(RECORD SET)

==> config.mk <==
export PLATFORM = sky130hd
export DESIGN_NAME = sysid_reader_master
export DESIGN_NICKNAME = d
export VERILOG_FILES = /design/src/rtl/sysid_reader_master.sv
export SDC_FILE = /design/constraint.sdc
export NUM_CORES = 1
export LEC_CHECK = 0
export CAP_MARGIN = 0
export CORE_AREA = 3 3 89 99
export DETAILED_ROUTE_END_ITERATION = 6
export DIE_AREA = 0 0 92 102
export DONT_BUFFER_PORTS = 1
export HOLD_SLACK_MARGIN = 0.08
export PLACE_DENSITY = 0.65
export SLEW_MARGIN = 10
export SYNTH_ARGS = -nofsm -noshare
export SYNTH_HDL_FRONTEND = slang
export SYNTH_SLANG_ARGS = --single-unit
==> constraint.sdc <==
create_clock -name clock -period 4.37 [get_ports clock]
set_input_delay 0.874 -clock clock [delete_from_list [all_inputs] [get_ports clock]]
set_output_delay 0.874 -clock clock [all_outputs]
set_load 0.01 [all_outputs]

(End RECORD SET)
(RECORD SET)

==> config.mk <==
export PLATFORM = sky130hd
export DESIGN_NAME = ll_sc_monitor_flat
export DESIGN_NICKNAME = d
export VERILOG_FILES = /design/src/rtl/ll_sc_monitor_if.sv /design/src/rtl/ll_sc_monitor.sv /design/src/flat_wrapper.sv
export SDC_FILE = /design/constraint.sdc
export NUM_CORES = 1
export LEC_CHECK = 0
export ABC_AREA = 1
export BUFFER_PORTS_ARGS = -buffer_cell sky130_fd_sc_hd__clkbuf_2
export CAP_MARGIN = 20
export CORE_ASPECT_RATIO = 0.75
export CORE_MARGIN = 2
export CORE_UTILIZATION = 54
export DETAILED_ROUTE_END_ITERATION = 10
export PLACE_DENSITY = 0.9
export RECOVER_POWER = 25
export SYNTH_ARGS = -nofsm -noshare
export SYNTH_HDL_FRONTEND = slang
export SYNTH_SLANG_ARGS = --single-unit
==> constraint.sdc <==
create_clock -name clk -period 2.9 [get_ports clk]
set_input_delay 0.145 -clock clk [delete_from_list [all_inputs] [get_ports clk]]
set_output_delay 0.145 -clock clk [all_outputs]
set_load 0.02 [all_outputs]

(End RECORD SET)

WORK ITEM - Going back to the entries above, set down exactly the lines that begin at the one with "export CORE_AREA = 3 3 89 99" and end at the one with "set_load 0.01 [all_outputs]", both included, and nothing else.

OUTPUT BELOW -
export CORE_AREA = 3 3 89 99
export DETAILED_ROUTE_END_ITERATION = 6
export DIE_AREA = 0 0 92 102
export DONT_BUFFER_PORTS = 1
export HOLD_SLACK_MARGIN = 0.08
export PLACE_DENSITY = 0.65
export SLEW_MARGIN = 10
export SYNTH_ARGS = -nofsm -noshare
export SYNTH_HDL_FRONTEND = slang
export SYNTH_SLANG_ARGS = --single-unit
==> constraint.sdc <==
create_clock -name clock -period 4.37 [get_ports clock]
set_input_delay 0.874 -clock clock [delete_from_list [all_inputs] [get_ports clock]]
set_output_delay 0.874 -clock clock [all_outputs]
set_load 0.01 [all_outputs]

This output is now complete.